Provincial pesticide bylaws on the agenda in 2008
UPdate Fall 2007
Times are changing when a Liberal premier thinks a campaign promise to ban pesticides will help win an election. During the Ontario election campaign this October, Dalton McGinty promised to follow in the footsteps of Quebec and implement a province-wide ban on the use and sale of cosmetic pesticides. Now McGinty is back in power, and people in Ontario and across Canada are waiting to see if this is a promise he will keep.
Closer to home, the New Brunswick Liberal government announced that a discussion paper on pesticide use will come before government in the fall session of the legislature. Department of Environment spokespersons say the document calls for public consultation on the issue.

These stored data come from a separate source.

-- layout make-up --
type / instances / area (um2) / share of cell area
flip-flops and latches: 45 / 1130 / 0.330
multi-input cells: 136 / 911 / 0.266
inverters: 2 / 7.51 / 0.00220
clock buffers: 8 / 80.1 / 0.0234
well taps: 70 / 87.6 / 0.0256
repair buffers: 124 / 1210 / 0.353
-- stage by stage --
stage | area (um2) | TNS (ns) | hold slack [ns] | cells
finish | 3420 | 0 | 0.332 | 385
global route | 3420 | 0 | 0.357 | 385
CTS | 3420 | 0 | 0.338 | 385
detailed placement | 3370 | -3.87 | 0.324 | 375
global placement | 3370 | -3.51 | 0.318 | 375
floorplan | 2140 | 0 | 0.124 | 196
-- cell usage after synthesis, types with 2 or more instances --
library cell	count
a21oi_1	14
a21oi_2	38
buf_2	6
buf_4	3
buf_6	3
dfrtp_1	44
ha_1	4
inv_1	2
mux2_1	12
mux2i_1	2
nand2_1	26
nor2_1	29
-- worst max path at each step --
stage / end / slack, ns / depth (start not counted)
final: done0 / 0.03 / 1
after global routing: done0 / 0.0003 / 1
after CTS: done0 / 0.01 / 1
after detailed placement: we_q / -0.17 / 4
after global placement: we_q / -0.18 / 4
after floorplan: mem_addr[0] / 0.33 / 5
### src/rtl/if_priv_ctrl.sv
// -----------------------------------------------------------------------------
// if_priv_ctrl
// Fetch-side controller for privileged instructions (ibar, CSR and TLB ops).
// When the predecoder flags one in an accepted packet, fetch is held and
// drained. The controller waits for the instruction to reach EX and then for
// its side effect to complete (caches idle / csr_done / tlb_done). It then
// issues a one-cycle redirect to the instruction after the flagged one.
//
// Ports:
//   clk, rstn                 : clock (rising edge), async active-low reset
//   flush                     : commit flush; overrides everything
//   pkt_valid, pkt_pc         : accepted predecoded packet and its PC
//   ibar/csr/tlb_flag[1:0]    : predecoder hits, bit0 = slot0, bit1 = slot1
//   *_flag_from_ex            : the flagged instruction has reached EX
//   icache_idle, dcache_idle  : both caches quiescent (ibar completion)
//   csr_done, tlb_done        : CSR / TLB operation completion
//   fetch_hold                : stall and drain fetch (high outside IDLE)
//   set_pc_from_priv          : registered one-cycle redirect strobe
//   pc_from_priv              : redirect target, held until next capture
//   stat                      : current state encoding
//   stall_cycles              : saturating count of held cycles
//                               (only with IF_PRIV_STALL_CNT_EN defined)
//
// Build option: define IF_PRIV_STALL_CNT_EN to add the stall_cycles port
// and its counter. The counter is cleared only by reset, not by flush.
// -----------------------------------------------------------------------------
module if_priv_ctrl
    import fetch_pkg::*;
#(
    parameter int PC_W  = 32,
    parameter int CNT_W = 32
) (
    input  logic             clk,
    input  logic             rstn,
    input  logic             flush,
    input  logic             pkt_valid,
    input  logic [PC_W-1:0]  pkt_pc,
    input  logic [1:0]       ibar_flag,
    input  logic [1:0]       csr_flag,
    input  logic [1:0]       tlb_flag,
    input  logic             ibar_flag_from_ex,
    input  logic             csr_flag_from_ex,
    input  logic             tlb_flag_from_ex,
    input  logic             icache_idle,
    input  logic             dcache_idle,
    input  logic             csr_done,
    input  logic             tlb_done,
    output logic             fetch_hold,
    output logic             set_pc_from_priv,
    output logic [PC_W-1:0]  pc_from_priv,
    output logic [2:0]       stat
`ifdef IF_PRIV_STALL_CNT_EN
    ,
    output logic [CNT_W-1:0] stall_cycles
`endif
);

    priv_state_e     state_q;
    priv_state_e     state_d;
    logic [PC_W-1:0] pc_q;
    logic [PC_W-1:0] pc_d;
    logic            set_pc_q;
    logic            set_pc_d;
    logic [1:0]      win_flag;
    logic            pkt_hit;

    assign pkt_hit = pkt_valid && ((ibar_flag != FLAG_NONE) ||
                                   (csr_flag  != FLAG_NONE) ||
                                   (tlb_flag  != FLAG_NONE));

    // Done/idle inputs are looked at only in the state that waits for them,
    // so an early assertion is never latched.
    always_comb begin
        state_d  = state_q;
        pc_d     = pc_q;
        set_pc_d = 1'b0;
        win_flag = FLAG_NONE;

        case (state_q)
            ST_IDLE: begin
                if (pkt_hit) begin
                    if (ibar_flag != FLAG_NONE) begin
                        state_d  = ST_WAIT_EX_IBAR;
                        win_flag = ibar_flag;
                    end else if (csr_flag != FLAG_NONE) begin
                        state_d  = ST_WAIT_EX_CSR;
                        win_flag = csr_flag;
                    end else begin
                        state_d  = ST_WAIT_EX_TLB;
                        win_flag = tlb_flag;
                    end
                    // Wraps modulo 2^PC_W by construction.
                    pc_d = pkt_pc + PC_W'(redirect_offset(win_flag));
                end
            end
            ST_WAIT_EX_IBAR: begin
                if (ibar_flag_from_ex) begin
                    state_d = ST_WAIT_CACHE_IDLE;
                end
            end
            ST_WAIT_EX_CSR: begin
                if (csr_flag_from_ex) begin
                    state_d = ST_WAIT_CSR_OK;
                end
            end
            ST_WAIT_EX_TLB: begin
                if (tlb_flag_from_ex) begin
                    state_d = ST_WAIT_TLB_OK;
                end
            end
            ST_WAIT_CACHE_IDLE: begin
                if (icache_idle && dcache_idle) begin
                    state_d  = ST_IDLE;
                    set_pc_d = 1'b1;
                end
            end
            ST_WAIT_CSR_OK: begin
                if (csr_done) begin
                    state_d  = ST_IDLE;
                    set_pc_d = 1'b1;
                end
            end
            ST_WAIT_TLB_OK: begin
                if (tlb_done) begin
                    state_d  = ST_IDLE;
                    set_pc_d = 1'b1;
                end
            end
            default: begin
                // Unused encoding 3'b110 recovers to IDLE.
                state_d = ST_IDLE;
            end
        endcase

        // Flush cancels the sequence, any redirect about to be registered,
        // and the stored target.
        if (flush) begin
            state_d  = ST_IDLE;
            pc_d     = '0;
            set_pc_d = 1'b0;
        end
    end

    always_ff @(posedge clk or negedge rstn) begin
        if (!rstn) begin
            state_q  <= ST_IDLE;
            pc_q     <= '0;
            set_pc_q <= 1'b0;
        end else begin
            state_q  <= state_d;
            pc_q     <= pc_d;
            set_pc_q <= set_pc_d;
        end
    end

    assign stat             = state_q;
    assign fetch_hold       = (state_q != ST_IDLE);
    assign set_pc_from_priv = set_pc_q;
    assign pc_from_priv     = pc_q;

`ifdef IF_PRIV_STALL_CNT_EN
    sat_counter #(
        .W(CNT_W)
    ) u_stall_cnt (
        .clk (clk),
        .rstn(rstn),
        .inc (fetch_hold),
        .q   (stall_cycles)
    );
`else
    // Stall counter compiled out; CNT_W only kept for a uniform parameter list.
    if (CNT_W > 0) begin : g_stall_cnt_off
    end
`endif

endmodule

Chris Collins, the vocal MLA who represents Moncton, wants his Liberal colleagues to take decisive action to restrict pesticides. Collins told the Moncton Times-Transcript, "My fellow caucus members have been undoubtedly lobbied by industry so that they protect the systematic distribution of toxins in neighbourhoods, and we're at a point now where I believe this government is committed to making change." Collins wants to see municipalities have the right to restrict pesticide use in their communities. He looks to Quebec and its province wide ban on the use and sale of many cosmetic pesticides as a positive model, and also would like to see the Federal government “evoke more of the precautionary principal in approving pesticides and they shouldn't just be accepting industry-based analysis.”
In Nova Scotia, Environment Minister Mark Parent is finding one reason after another why his government can’t restrict pesticide use province-wide. Not only that, but Nova Scotia still denies 54 of 55 municipalities the right to restrict pesticide use, and Parent has made no commitment to changing this situation either.